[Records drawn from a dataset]
◇ ◇ ◇ ◇ ◇
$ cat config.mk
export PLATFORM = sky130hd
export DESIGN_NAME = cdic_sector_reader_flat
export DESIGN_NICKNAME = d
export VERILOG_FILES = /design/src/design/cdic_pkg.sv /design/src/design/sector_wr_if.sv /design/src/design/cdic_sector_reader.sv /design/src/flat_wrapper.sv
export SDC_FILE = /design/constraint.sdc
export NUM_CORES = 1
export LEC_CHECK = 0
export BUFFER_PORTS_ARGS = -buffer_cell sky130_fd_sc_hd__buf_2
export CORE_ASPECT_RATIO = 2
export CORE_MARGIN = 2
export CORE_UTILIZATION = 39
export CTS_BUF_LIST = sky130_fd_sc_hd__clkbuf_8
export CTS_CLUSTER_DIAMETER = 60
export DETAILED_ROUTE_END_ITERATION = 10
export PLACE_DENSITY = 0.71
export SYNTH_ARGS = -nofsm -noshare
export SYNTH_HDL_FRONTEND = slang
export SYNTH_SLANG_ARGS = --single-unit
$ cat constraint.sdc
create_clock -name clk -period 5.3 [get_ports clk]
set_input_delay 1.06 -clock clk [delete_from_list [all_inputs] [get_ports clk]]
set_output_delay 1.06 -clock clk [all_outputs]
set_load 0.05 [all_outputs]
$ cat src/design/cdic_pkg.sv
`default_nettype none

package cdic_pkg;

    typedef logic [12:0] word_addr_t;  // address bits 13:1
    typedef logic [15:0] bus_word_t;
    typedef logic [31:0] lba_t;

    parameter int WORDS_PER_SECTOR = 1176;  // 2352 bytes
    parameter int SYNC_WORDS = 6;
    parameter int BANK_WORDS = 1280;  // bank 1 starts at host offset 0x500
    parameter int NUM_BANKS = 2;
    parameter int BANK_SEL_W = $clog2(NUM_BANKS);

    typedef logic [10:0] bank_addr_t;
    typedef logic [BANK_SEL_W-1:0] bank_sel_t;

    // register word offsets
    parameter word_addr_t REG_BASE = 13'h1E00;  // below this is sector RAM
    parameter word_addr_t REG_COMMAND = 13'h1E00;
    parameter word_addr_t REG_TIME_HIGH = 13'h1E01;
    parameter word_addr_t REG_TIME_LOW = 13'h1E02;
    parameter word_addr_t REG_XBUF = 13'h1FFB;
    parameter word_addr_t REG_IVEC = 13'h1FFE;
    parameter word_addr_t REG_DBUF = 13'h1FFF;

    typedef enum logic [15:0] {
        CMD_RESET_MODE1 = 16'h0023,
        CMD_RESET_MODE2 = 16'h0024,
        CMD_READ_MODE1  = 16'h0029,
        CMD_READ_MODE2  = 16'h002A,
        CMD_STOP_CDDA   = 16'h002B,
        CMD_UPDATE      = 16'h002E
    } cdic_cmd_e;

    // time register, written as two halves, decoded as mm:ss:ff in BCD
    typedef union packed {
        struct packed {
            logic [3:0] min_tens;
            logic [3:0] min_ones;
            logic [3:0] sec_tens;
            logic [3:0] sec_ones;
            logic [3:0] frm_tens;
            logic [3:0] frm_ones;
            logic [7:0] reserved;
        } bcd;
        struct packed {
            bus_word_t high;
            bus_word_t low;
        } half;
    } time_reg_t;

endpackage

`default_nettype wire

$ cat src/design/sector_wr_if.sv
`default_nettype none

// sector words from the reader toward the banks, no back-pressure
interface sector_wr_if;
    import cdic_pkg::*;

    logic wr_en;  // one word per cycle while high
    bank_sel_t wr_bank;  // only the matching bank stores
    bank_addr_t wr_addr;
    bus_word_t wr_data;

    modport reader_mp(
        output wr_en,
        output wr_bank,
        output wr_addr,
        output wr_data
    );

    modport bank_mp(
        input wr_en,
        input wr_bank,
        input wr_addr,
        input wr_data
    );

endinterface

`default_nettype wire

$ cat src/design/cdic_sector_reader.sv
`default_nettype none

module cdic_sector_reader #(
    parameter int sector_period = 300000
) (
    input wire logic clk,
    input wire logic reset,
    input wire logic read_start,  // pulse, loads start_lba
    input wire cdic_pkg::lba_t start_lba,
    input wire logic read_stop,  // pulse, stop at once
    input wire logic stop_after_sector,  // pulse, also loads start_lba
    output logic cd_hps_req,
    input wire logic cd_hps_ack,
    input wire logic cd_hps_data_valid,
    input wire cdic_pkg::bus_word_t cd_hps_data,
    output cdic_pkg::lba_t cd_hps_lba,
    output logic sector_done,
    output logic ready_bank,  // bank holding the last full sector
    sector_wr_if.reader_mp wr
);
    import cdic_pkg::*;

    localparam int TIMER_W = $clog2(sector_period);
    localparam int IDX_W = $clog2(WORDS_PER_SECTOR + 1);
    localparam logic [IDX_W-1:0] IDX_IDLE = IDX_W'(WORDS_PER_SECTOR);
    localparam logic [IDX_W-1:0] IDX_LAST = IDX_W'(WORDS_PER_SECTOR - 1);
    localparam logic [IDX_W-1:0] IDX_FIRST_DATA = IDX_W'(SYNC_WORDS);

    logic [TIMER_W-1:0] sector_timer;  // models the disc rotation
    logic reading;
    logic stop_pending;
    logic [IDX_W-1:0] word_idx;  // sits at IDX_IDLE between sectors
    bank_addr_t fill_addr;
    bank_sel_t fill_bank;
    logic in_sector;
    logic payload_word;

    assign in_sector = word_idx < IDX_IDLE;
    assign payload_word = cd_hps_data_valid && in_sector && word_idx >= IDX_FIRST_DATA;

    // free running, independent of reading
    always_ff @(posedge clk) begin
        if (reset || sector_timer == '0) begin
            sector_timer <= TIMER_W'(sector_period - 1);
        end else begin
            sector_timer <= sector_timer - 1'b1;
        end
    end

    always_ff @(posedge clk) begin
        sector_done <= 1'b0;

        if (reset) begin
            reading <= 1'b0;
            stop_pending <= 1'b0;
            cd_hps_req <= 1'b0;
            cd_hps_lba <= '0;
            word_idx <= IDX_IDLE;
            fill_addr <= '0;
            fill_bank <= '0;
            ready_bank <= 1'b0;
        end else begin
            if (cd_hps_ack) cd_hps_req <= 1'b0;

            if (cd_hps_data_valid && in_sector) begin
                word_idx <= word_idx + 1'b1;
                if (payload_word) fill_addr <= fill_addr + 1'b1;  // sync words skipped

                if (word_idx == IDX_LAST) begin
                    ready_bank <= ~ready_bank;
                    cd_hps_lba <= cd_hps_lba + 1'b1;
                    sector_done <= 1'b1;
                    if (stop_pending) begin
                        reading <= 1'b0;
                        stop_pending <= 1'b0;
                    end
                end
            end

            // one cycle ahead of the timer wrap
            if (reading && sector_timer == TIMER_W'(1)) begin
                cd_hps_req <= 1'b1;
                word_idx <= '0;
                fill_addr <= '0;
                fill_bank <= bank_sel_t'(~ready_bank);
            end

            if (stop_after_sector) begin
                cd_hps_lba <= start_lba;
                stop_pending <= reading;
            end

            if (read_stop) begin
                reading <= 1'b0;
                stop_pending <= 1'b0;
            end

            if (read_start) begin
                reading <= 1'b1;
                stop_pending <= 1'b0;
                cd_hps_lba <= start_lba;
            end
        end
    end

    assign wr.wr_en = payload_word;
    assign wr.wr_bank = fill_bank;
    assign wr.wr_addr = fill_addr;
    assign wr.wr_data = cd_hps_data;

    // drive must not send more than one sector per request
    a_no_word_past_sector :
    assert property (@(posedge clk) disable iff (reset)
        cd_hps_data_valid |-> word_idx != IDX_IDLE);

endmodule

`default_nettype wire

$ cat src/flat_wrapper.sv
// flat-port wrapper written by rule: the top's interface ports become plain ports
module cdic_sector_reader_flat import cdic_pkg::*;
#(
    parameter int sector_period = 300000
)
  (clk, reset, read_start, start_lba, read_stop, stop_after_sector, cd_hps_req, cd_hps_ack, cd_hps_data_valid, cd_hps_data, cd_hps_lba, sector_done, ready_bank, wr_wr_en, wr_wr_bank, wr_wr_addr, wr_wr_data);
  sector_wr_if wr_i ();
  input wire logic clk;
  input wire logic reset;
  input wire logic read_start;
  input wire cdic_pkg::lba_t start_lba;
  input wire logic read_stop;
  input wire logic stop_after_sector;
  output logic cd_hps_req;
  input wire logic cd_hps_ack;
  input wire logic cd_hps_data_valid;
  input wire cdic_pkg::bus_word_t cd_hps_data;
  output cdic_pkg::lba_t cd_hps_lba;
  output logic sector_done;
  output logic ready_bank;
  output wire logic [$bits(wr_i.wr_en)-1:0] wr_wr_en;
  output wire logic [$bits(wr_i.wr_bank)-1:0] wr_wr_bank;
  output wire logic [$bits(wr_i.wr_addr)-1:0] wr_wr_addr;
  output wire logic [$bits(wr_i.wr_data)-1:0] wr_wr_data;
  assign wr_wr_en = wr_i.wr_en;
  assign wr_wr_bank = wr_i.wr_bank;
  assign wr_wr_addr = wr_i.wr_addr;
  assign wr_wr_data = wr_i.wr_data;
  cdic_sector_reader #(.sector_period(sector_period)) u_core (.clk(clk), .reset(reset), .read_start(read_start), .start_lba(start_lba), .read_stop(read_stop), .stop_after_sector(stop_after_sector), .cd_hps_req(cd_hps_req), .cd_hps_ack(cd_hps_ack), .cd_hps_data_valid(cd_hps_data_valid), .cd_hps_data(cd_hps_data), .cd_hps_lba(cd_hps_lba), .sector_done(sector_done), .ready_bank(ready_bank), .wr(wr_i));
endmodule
◇ ◇ ◇ ◇ ◇
→ **What you will do**: Begin at the first line of the records above and restate each line word for word, stopping after the line with "export DESIGN_NICKNAME = d".

→ **Task output**:
$ cat config.mk
export PLATFORM = sky130hd
export DESIGN_NAME = cdic_sector_reader_flat
export DESIGN_NICKNAME = d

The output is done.